INSTRUCTIONS TO FOLLOW:
Check each line of the records below for the word "placement" and copy those where it appears.

Saved data entries:
━━━━━━━━
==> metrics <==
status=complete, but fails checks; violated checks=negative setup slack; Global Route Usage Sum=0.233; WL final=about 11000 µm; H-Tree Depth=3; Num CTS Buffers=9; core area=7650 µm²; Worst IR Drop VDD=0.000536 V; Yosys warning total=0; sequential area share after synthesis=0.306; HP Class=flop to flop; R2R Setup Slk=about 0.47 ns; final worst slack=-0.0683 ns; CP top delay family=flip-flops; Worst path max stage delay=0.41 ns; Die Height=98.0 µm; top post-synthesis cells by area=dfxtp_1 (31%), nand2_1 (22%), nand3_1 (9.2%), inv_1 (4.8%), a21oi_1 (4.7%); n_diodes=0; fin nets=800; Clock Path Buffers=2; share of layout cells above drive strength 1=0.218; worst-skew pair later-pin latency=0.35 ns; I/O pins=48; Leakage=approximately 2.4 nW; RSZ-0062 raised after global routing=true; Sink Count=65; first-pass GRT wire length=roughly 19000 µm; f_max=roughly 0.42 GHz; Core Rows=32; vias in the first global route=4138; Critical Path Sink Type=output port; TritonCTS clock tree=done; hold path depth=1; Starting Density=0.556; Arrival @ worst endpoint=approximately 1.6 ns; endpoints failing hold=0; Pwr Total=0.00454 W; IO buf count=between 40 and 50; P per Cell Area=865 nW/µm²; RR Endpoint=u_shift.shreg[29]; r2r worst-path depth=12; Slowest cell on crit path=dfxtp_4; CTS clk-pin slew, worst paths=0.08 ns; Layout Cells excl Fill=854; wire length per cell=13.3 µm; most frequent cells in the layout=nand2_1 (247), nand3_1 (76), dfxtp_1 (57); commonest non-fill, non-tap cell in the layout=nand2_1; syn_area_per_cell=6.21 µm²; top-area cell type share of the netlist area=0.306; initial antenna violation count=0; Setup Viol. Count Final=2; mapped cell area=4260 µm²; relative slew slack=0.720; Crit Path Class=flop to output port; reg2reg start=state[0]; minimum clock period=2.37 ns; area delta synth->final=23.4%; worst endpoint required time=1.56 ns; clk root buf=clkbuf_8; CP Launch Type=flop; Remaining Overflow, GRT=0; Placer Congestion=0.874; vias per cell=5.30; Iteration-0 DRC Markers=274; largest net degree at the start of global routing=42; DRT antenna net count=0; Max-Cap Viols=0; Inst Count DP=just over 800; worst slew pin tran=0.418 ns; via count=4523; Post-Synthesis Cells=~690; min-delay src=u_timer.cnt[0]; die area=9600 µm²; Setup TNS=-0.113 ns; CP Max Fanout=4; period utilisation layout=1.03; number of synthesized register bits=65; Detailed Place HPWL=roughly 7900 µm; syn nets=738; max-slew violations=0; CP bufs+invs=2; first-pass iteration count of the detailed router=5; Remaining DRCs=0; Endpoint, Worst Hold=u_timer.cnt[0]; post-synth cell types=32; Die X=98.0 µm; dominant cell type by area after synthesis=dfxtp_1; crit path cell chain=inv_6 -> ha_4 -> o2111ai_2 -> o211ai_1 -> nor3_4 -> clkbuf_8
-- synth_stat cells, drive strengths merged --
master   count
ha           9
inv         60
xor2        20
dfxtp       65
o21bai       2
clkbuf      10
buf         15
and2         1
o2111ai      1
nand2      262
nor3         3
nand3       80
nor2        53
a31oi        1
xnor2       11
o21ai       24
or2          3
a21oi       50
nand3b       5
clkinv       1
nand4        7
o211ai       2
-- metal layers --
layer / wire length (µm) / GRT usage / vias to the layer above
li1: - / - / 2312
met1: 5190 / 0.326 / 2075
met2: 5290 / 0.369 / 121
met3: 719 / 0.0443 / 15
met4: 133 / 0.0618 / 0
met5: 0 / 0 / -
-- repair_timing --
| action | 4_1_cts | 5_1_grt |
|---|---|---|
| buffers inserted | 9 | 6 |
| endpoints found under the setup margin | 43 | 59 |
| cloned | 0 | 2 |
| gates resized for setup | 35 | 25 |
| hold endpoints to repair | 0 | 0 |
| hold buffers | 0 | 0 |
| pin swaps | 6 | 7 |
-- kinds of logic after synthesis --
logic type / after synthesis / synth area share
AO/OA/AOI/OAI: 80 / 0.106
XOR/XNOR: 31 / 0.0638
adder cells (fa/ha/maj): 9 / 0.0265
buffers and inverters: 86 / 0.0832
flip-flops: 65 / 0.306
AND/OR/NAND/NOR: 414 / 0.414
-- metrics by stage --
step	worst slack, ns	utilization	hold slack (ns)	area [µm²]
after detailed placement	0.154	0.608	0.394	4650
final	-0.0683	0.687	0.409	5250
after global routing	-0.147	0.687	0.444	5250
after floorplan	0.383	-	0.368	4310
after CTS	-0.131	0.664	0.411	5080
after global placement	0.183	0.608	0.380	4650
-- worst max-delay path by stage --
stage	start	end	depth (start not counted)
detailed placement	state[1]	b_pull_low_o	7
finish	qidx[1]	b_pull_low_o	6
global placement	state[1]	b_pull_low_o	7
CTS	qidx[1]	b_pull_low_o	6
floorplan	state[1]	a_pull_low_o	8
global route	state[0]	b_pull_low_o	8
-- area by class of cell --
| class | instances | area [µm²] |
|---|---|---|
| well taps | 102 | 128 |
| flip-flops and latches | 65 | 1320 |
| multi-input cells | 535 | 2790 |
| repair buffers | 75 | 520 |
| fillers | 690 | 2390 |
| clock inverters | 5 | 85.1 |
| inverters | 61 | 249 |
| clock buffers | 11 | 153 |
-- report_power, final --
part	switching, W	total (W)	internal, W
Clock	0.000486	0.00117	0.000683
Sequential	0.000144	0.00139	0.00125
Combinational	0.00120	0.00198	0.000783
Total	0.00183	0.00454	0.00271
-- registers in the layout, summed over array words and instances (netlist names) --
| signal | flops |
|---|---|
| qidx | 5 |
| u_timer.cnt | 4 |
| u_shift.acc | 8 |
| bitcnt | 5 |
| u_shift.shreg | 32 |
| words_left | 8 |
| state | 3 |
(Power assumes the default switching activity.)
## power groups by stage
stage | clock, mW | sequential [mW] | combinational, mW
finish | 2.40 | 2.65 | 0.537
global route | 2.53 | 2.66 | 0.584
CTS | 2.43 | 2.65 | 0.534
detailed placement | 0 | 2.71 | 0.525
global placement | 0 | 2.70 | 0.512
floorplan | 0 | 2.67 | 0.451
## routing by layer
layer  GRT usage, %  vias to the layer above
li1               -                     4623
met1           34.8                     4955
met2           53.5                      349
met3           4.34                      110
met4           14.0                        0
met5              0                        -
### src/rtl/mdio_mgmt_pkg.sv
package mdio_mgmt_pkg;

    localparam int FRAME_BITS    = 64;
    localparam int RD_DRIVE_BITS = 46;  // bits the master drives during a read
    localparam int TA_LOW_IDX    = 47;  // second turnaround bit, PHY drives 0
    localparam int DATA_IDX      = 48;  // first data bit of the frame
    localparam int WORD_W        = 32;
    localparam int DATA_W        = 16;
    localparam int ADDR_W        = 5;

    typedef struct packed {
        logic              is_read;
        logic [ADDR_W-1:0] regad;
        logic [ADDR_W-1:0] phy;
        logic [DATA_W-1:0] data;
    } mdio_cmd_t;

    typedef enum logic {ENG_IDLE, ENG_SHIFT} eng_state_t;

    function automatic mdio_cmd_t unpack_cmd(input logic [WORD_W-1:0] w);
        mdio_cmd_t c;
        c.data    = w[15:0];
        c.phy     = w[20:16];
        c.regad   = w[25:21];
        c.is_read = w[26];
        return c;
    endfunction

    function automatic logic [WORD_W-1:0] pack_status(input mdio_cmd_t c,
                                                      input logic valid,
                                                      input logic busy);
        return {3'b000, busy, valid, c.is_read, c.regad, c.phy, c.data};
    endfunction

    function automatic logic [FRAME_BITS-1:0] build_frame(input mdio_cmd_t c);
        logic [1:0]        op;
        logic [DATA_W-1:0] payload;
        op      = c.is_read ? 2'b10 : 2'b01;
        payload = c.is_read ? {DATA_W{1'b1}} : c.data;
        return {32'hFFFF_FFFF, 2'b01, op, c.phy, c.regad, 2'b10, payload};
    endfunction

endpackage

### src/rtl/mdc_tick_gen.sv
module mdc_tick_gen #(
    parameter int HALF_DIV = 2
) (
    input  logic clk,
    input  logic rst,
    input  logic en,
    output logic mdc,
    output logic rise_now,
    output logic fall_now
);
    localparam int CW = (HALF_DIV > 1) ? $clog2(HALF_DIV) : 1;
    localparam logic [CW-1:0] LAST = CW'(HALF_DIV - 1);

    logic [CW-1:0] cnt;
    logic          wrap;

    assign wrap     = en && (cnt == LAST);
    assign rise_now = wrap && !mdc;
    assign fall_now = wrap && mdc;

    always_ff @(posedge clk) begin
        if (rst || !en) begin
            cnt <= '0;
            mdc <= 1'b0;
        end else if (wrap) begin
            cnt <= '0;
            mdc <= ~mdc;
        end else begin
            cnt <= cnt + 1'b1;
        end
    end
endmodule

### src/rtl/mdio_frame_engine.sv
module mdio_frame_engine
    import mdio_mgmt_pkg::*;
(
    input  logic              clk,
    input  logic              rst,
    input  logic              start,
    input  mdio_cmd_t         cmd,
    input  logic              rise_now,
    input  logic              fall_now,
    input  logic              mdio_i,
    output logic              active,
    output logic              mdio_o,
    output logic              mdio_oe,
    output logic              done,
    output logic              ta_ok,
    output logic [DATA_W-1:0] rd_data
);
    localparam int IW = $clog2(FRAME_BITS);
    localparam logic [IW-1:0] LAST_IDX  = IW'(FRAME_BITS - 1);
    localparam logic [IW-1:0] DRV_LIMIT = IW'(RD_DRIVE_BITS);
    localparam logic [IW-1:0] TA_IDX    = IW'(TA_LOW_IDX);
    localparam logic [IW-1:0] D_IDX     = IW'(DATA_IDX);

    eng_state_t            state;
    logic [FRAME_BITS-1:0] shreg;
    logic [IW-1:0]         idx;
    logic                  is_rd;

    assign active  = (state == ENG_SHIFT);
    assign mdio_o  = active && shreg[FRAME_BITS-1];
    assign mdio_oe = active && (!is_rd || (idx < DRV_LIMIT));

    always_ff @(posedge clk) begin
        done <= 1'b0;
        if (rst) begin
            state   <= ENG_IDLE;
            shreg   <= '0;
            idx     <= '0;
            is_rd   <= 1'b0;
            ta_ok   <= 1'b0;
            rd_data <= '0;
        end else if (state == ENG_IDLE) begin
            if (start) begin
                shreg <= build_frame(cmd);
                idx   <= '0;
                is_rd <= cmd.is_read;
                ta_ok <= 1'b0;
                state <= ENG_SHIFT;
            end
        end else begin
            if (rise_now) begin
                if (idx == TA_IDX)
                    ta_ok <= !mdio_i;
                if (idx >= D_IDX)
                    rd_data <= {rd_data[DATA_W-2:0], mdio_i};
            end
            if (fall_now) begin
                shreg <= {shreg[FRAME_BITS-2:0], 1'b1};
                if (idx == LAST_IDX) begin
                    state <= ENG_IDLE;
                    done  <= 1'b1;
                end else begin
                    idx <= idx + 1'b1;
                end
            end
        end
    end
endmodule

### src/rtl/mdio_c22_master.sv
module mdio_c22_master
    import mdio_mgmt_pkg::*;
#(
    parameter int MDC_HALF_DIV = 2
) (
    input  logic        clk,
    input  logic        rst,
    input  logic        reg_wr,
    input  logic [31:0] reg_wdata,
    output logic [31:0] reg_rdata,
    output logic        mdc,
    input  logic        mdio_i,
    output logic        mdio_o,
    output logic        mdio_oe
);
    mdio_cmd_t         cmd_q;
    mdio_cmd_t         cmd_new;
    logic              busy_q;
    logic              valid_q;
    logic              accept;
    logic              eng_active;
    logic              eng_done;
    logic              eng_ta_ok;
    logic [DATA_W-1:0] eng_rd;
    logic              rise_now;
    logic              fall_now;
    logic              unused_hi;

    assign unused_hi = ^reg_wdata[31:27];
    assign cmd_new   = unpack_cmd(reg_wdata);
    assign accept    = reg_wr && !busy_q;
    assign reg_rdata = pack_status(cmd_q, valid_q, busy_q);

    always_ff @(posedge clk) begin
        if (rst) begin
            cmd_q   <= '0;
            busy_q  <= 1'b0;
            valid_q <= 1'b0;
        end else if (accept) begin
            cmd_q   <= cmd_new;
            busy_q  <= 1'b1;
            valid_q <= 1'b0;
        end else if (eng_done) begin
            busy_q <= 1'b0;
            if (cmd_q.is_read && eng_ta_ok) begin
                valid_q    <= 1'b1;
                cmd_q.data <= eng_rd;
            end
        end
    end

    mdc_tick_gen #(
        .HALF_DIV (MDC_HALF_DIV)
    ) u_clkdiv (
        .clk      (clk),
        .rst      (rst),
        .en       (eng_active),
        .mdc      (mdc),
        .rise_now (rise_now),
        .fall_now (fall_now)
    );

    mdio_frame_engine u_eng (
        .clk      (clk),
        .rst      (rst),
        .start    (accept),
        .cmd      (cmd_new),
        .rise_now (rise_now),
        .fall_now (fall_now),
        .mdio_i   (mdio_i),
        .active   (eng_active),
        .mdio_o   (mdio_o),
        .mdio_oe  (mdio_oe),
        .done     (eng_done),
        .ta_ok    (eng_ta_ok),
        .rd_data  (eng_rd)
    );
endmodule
━━━━━━━━
YOUR RESPONSE:
after detailed placement	0.154	0.608	0.394	4650
after global placement	0.183	0.608	0.380	4650
detailed placement	state[1]	b_pull_low_o	7
global placement	state[1]	b_pull_low_o	7
detailed placement | 0 | 2.71 | 0.525
global placement | 0 | 2.70 | 0.512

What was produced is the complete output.